6

I have a scenario that will likely never happen, but I am curious in how it would work.

First, the preliminary, Combining Magical Effects:

The effects of different spells add together while the durations of those spells overlap. The effects of the same spell cast multiple times don't combine, however. Instead, the most potent effect — such as the highest bonus — from those castings applies while their durations overlap, or the most recent effect applies if the castings are equally potent and their durations overlap.

Now the setup:

Bob the 3nd-level Generic Wizard and Doug the 3rd-level Earth Wizard face off. Bob knows Doug's favorite tactic and readies a spell. Doug casts Earth Tremor under Bob. The spell say, "You cause a tremor in the ground within range. Each creature other than you in that area must make a Dexterity saving throw."

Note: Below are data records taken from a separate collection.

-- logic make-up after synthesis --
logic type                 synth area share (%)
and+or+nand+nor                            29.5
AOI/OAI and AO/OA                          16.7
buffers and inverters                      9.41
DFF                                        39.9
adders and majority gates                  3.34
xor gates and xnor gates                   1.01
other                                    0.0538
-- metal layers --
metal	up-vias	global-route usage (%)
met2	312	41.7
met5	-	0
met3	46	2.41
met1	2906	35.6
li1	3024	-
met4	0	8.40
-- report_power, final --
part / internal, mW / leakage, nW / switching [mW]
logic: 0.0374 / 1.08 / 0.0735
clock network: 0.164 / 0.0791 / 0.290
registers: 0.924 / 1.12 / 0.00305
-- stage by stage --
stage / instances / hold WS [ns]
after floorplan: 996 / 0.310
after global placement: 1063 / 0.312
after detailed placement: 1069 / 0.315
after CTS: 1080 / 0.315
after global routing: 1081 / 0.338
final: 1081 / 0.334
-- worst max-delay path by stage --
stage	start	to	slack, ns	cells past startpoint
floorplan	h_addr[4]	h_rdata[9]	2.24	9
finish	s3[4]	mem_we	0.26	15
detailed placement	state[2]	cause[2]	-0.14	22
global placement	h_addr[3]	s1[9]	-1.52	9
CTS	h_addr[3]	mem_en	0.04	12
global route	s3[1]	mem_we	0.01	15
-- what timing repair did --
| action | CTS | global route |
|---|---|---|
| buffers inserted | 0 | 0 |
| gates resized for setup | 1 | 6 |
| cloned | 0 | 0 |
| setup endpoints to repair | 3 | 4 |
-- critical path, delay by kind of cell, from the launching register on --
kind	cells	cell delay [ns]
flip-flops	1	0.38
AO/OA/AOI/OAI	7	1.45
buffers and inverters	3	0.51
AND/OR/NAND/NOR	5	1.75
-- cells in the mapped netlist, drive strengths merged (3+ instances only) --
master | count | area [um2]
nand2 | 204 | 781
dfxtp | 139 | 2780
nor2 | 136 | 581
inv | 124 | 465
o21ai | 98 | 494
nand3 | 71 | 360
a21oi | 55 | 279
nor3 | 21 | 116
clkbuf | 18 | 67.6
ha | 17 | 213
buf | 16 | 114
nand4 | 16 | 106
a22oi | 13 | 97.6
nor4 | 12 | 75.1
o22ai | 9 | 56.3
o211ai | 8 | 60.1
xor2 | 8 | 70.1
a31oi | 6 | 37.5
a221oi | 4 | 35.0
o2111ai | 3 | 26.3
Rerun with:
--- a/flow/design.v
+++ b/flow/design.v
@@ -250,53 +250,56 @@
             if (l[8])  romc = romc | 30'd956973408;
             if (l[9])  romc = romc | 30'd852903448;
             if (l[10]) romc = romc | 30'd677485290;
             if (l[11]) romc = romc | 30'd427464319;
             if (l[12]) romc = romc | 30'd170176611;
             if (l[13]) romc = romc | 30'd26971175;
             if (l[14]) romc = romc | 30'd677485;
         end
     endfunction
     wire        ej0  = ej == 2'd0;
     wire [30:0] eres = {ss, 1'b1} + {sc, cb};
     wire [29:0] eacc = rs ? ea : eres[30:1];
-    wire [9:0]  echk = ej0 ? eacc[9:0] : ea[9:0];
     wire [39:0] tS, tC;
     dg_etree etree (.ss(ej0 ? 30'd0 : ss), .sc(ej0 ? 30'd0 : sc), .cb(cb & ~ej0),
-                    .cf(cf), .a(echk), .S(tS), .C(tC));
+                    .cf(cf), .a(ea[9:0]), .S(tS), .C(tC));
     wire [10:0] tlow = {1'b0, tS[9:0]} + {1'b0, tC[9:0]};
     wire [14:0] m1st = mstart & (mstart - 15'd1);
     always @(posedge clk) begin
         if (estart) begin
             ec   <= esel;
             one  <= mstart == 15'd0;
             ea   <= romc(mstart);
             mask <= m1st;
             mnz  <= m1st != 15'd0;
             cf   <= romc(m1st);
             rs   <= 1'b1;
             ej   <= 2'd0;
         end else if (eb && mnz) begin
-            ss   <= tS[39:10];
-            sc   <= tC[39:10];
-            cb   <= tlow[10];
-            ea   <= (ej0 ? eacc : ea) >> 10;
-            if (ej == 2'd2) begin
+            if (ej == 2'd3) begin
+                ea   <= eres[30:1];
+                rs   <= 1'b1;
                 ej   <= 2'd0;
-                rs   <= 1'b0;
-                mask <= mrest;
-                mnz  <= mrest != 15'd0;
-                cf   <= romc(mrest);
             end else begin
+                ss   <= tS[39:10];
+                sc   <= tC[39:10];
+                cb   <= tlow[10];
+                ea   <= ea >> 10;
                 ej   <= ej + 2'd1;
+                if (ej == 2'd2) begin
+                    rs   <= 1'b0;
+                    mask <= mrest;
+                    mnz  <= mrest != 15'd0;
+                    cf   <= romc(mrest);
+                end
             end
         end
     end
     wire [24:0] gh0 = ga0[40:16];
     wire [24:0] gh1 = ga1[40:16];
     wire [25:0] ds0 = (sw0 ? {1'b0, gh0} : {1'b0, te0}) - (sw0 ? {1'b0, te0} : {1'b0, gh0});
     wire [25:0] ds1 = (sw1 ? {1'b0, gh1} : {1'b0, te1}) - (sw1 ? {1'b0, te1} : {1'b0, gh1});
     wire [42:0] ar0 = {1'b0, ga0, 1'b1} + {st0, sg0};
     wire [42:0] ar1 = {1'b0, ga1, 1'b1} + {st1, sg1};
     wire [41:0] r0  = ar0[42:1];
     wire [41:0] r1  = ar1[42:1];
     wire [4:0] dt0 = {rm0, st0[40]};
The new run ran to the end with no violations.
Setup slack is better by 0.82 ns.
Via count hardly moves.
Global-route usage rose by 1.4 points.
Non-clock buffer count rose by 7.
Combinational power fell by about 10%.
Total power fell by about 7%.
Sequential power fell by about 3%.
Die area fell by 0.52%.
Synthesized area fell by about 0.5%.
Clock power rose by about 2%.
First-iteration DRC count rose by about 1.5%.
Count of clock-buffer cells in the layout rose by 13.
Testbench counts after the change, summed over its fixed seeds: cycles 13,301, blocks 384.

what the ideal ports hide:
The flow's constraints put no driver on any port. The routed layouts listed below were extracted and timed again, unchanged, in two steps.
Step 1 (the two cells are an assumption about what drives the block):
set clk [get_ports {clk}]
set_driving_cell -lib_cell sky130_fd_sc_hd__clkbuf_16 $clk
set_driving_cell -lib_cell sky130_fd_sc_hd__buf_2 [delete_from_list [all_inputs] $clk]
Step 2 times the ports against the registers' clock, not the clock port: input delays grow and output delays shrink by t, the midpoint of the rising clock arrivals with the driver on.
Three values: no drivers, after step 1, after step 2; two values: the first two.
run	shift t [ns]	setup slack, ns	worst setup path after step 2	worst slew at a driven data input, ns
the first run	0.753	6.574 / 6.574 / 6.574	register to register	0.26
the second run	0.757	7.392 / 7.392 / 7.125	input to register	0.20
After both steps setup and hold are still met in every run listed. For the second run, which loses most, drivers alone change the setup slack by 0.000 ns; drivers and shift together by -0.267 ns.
This design comes from an exercise in tuning for small area, a short achievable clock period and few clock cycles per item on the open sky130 flow, not from production work. Only simulation tests tie the RTL to the original design; equivalence was not proved.

==> design.v <==
module yrc_fa (
    input  wire a,
    input  wire b,
    input  wire c,
    output wire s,
    output wire co
);
    assign s  = a ^ b ^ c;
    assign co = (a & b) | (a & c) | (b & c);
endmodule
module yrc_ha (
    input  wire a,
    input  wire b,
    output wire s,
    output wire co
);
    assign s  = a ^ b;
    assign co = a & b;
endmodule
module yrc_rca #(parameter N = 8, parameter CI = 0) (
    input  wire [N-1:0] a,
    input  wire [N-1:0] b,
    output wire [N-1:0] s,
    output wire         co
);
    wire [N:0] c;
    generate
        if (CI) begin : c1
            assign s[0] = ~(a[0] ^ b[0]);
            assign c[1] = a[0] | b[0];
        end else begin : c0
            yrc_ha u_ha (.a(a[0]), .b(b[0]), .s(s[0]), .co(c[1]));
        end
    endgenerate
    genvar k;
    generate
        for (k = 1; k < N; k = k + 1) begin : fa
            yrc_fa u_fa (.a(a[k]), .b(b[k]), .c(c[k]), .s(s[k]), .co(c[k+1]));
        end
    endgenerate
    assign co = c[N];
endmodule
module yrc_rcc #(parameter N = 4) (
    input  wire [N-1:0] a,
    input  wire [N-1:0] b,
    input  wire         ci,
    output wire [N-1:0] s,
    output wire         co
);
    wire [N:0] c;
    assign c[0] = ci;
    genvar k;
    generate
        for (k = 0; k < N; k = k + 1) begin : fa
            yrc_fa u_fa (.a(a[k]), .b(b[k]), .c(c[k]), .s(s[k]), .co(c[k+1]));
        end
    endgenerate
    assign co = c[N];
endmodule
module yrc_canny_px #(
    parameter LB = 4,             
    parameter BL = 2              
) (
    input  wire         clk,
    input  wire         rst,          
    input  wire         in_valid,
    output wire         in_ready,
    input  wire [199:0] in_win,       
    input  wire [3:0]   in_border,    
    output wire         out_valid,
    input  wire         out_ready,
    output wire [10:0]  out_mag,
    output wire [1:0]   out_sector,   
    output wire [1:0]   out_class     
);
    localparam integer NST   = 3;    
    localparam integer DEPTH = NST + 2;           
    reg  rdy;
    wire acc = in_valid & rdy;
    assign in_ready = rdy;
    wire [LB:0] lo [0:19];
    genvar p, q;
    generate
        for (q = 0; q < 5; q = q + 1) begin : lrow
            for (p = 0; p < 4; p = p + 1) begin : lcol
                yrc_rca #(LB) u_a (.a(in_win[8*(5*q+p) +: LB]), .b(in_win[8*(5*q+p+1) +: LB]),
                                  .s(lo[4*q+p][LB-1:0]), .co(lo[4*q+p][LB]));
            end
        end
    endgenerate
    wire [BL-1:0] hpl [0:19];
    wire [BL:0]   bl  [0:15];
    generate
        for (q = 0; q < 5; q = q + 1) begin : plrow
            for (p = 0; p < 4; p = p + 1) begin : plcol
                assign hpl[4*q+p] = (p % 2) ? ~lo[4*q+p][BL-1:0] : lo[4*q+p][BL-1:0];
            end
        end
        for (q = 0; q < 4; q = q + 1) begin : blrow
            for (p = 0; p < 4; p = p + 1) begin : blcol
                assign bl[4*q+p] = {1'b0, hpl[4*q+p]} + {1'b0, hpl[4*(q+1)+p]} + (p % 2);
            end
        end
    endgenerate
    reg  [LB:BL]  lo_q [0:19];
    reg  [BL:0]   bl_q [0:15];
    reg  [7-LB:0] hi_q [0:24];
    reg  [3:0] bd0_q;
    reg        v0_q;
    integer k0;
    always @(posedge clk) begin
        for (k0 = 0; k0 < 20; k0 = k0 + 1)       
            lo_q[k0] <= (k0 % 2) ? {lo[k0][LB], ~lo[k0][LB-1:BL]} : lo[k0][LB:BL];
        for (k0 = 0; k0 < 16; k0 = k0 + 1) bl_q[k0] <= bl[k0];
        for (k0 = 0; k0 < 25; k0 = k0 + 1) hi_q[k0] <= in_win[8*k0+LB +: 8-LB];
        bd0_q <= in_border;
        v0_q  <= acc & ~rst;
    end
    wire [3:0] bd0 = bd0_q;
    wire       v0  = v0_q & ~rst;
    wire [8:BL] hp [0:19];
    wire [9:0]  bx [0:15];
    generate
        for (q = 0; q < 5; q = q + 1) begin : hrow
            for (p = 0; p < 4; p = p + 1) begin : hcol
                wire [8:LB] hh;                         
                assign hp[4*q+p][LB-1:BL] = lo_q[4*q+p][LB-1:BL];
                yrc_rcc #(8-LB) u_a (.a(hi_q[5*q+p]), .b(hi_q[5*q+p+1]), .ci(lo_q[4*q+p][LB]),
                                  .s(hh[7:LB]), .co(hh[8]));
                assign hp[4*q+p][8:LB] = (p % 2) ? ~hh : hh;
            end
        end
        for (q = 0; q < 4; q = q + 1) begin : brow
            for (p = 0; p < 4; p = p + 1) begin : bcol
                assign bx[4*q+p][BL-1:0] = bl_q[4*q+p][BL-1:0];
                yrc_rcc #(9-BL) u_a (.a(hp[4*q+p]), .b(hp[4*(q+1)+p]), .ci(bl_q[4*q+p][BL]),
                                  .s(bx[4*q+p][8:BL]), .co(bx[4*q+p][9]));
            end
        end
    endgenerate
    wire [10:0] u [0:8];
    wire [10:0] v [0:8];
    genvar a, b;
    generate
        for (b = 1; b < 4; b = b + 1) begin : prow
            for (a = 1; a < 4; a = a + 1) begin : pcol
                wire [9:0] up  = (a == 2) ? bx[4*b+a]       : bx[4*(b-1)+a-1];
                wire [9:0] nun = (a == 2) ? bx[4*(b-1)+a-1] : bx[4*b+a];
                wire [9:0] vp  = (a == 2) ? bx[4*(b-1)+a]   : bx[4*b+a-1];
                wire [9:0] nvn = (a == 2) ? bx[4*b+a-1]     : bx[4*(b-1)+a];
                wire cu, cv;
                yrc_rca #(10, 1) u_u (.a(up), .b(nun), .s(u[3*(b-1)+(a-1)][9:0]), .co(cu));
                yrc_rca #(10, 1) u_v (.a(vp), .b(nvn), .s(v[3*(b-1)+(a-1)][9:0]), .co(cv));
                assign u[3*(b-1)+(a-1)][10] = ~cu;
                assign v[3*(b-1)+(a-1)][10] = ~cv;
            end
        end
    endgenerate
    wire [9:0] nu, nv;
    yrc_rca #(10) u_nu (.a(bx[5]), .b(bx[10]), .s(nu), .co());
    yrc_rca #(10) u_nv (.a(bx[9]), .b(bx[6]),  .s(nv), .co());
    reg [10:0] u1 [0:8];
    reg [10:0] v1 [0:8];
    reg [9:0]  nu1, nv1;
    reg [3:0]  bd1;
    reg        v1_q;
    integer k;
    always @(posedge clk) begin
        for (k = 0; k < 9; k = k + 1) begin
            u1[k] <= u[k];
            v1[k] <= v[k];
        end
        nu1  <= u[4][10] ? ~nu : u[4][9:0];        
        nv1  <= v[4][10] ? ~nv : v[4][9:0];        
        bd1  <= bd0;
        v1_q <= v0 & ~rst;
    end
    wire [10:0] uc = u1[4];
    wire [10:0] vc = v1[4];
    wire su = uc[10], sv = vc[10];
    wire [9:0] au = nu1;                            
    wire [9:0] av = nv1;
    wire a_ge_b = (au >= av);
    wire [9:0] h  = a_ge_b ? au : av;
    wire [9:0] mn = a_ge_b ? av : au;
    wire hnz = |h;
    wire [9:0]  aum = au - 10'd1;
    wire [9:0]  avm = av - 10'd1;
    wire [9:0]  hm  = a_ge_b ? aum : avm;           
    wire [8:0] gt;
    genvar n, m;
    generate
        for (n = 0; n < 9; n = n + 1) begin : nb
            if (n != 4) begin : t
                wire        ge = (n == 5 || n == 7);    
                wire [9:0]  ha = ge ? h : hm;
                wire        su_n = u1[n][10], sv_n = v1[n][10];
                wire [9:0]  yu = u1[n][9:0] ^ {10{~su_n}};
                wire [9:0]  yv = v1[n][9:0] ^ {10{~sv_n}};
                wire [10:0] ku, kv;
                assign ku[0] = ~su_n;
                assign kv[0] = ~sv_n;
                for (m = 0; m < 10; m = m + 1) begin : cb
                    assign ku[m+1] = (ha[m] & yu[m]) | (ha[m] & ku[m]) | (yu[m] & ku[m]);
                    assign kv[m+1] = (ha[m] & yv[m]) | (ha[m] & kv[m]) | (yv[m] & kv[m]);
                end
                assign gt[n] = ku[10] & kv[10] & (ge | hnz);
            end else begin : c
                assign gt[n] = 1'b0;
            end
        end
    endgenerate
    wire lf = bd1[0], rt = bd1[1], tp = bd1[2], bt = bd1[3];
    wire [7:0] nt;
    assign nt[0] = lf          ? hnz  : gt[3];    
    assign nt[1] = rt          ? 1'b1 : gt[5];    
    assign nt[2] = tp          ? hnz  : gt[1];    
    assign nt[3] = bt          ? 1'b1 : gt[7];    
    assign nt[4] = (lf | tp)   ? hnz  : gt[0];    
    assign nt[5] = (rt | bt)   ? hnz  : gt[8];    
    assign nt[6] = (rt | tp)   ? hnz  : gt[2];    
    assign nt[7] = (lf | bt)   ? hnz  : gt[6];    
    reg [9:0] h2, mn2;
    reg [7:0] nt2;
    reg       ab2, su2, sv2, v2_q;
    always @(posedge clk) begin
        h2   <= h;
        mn2  <= mn;
        nt2  <= nt;
        ab2  <= a_ge_b;
        su2  <= su;
        sv2  <= sv;
        v2_q <= v1_q & ~rst;
    end
    wire [25:0] t0 = {16'd0, h2};
    wire [25:0] t1 = {14'd0, h2, 2'd0};
    wire [25:0] t2 = {8'd0, h2, 8'd0};
    wire [25:0] t3 = {6'd0, h2, 10'd0};
    wire [25:0] t4 = {4'd0, h2, 12'd0};
    wire [25:0] t5 = {3'd0, h2, 13'd0};
    wire [25:0] t6 = ~{1'b0, mn2, 15'd0};
    function [51:0] csa;                            
        input [25:0] x, y, z;
        csa = {((x & y) | (x & z) | (y & z)) << 1, x ^ y ^ z};
    endfunction
    wire [25:0] s1, c1, s2, c2, s3, c3, s4, c4, s5, c5;
    assign {c1, s1} = csa(t0, t1, t2);
    assign {c2, s2} = csa(t3, t4, t5);
    assign {c3, s3} = csa(s1, c1, s2);
    assign {c4, s4} = csa(c2, t6, s3);
    assign {c5, s5} = csa(s4, c4, c3);
    wire [25:0] dif = s5 + c5 + 26'd1;
    wire diag = ~dif[25];
    wire [1:0] sector = diag ? (ab2 ? 2'd2 : 2'd3) : ((su2 == sv2) ? 2'd0 : 2'd1);
    reg is_max;
    always @(*) begin
        case (sector)
            2'd0:    is_max = nt2[0] & nt2[1];
            2'd1:    is_max = nt2[2] & nt2[3];
            2'd2:    is_max = nt2[4] & nt2[5];
            default: is_max = nt2[6] & nt2[7];
        endcase
    end
    wire [1:0] cls = (h2 > 10'd25 && is_max) ? ((h2 > 10'd75) ? 2'd2 : 2'd1) : 2'd0;
    localparam integer FD = DEPTH - 1;
    wire [13:0] wdat = {cls, sector, h2};
    wire        wr   = v2_q;
    reg  [13:0] hd;
    reg         hv;
    reg  [13:0] fifo [0:FD-1];
    reg  [1:0]  wp, rp;
    reg  [2:0]  fc, outst;
    wire        xfer = hv & out_ready;
    wire        hfree = ~hv | out_ready;              
    wire        fne   = (fc != 3'd0);
    wire        fpush = wr & ~(hfree & ~fne);         
    wire        fpop  = hfree & fne;
    always @(posedge clk) begin
        if (fpush) fifo[wp] <= wdat;
        if (hfree) hd <= fne ? fifo[rp] : wdat;
    end
    wire [2:0] outst_n = outst + {2'd0, acc} - {2'd0, xfer};
    always @(posedge clk) begin
        if (rst) begin
            wp <= 2'd0; rp <= 2'd0; fc <= 3'd0; hv <= 1'b0; outst <= 3'd0; rdy <= 1'b1;
        end else begin
            if (fpush) wp <= wp + 2'd1;
            if (fpop)  rp <= rp + 2'd1;
            fc <= fc + {2'd0, fpush} - {2'd0, fpop};
            if (hfree) hv <= fne | wr;
            outst <= outst_n;
            rdy   <= xfer ? 1'b1 : acc ? (outst < DEPTH - 1) : (outst < DEPTH);
        end
    end
    assign out_valid  = hv;
    assign out_mag    = {hd[9:0], 1'b0};
    assign out_sector = hd[11:10];
    assign out_class  = hd[13:12];
endmodule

But Bob was ready and casts Earth Tremor as a 2nd-level spell for his reaction making it more potent (more damage) in the same area.

So what happens?

Doug's casting means Doug is not targeted by the tremor. But as a reaction Bob casts a more powerful version where Bob is not targeted by the spell. So does that overpower Doug's spell? And if so, does that mean Bob no longer has to make a Dexterity save and Doug does?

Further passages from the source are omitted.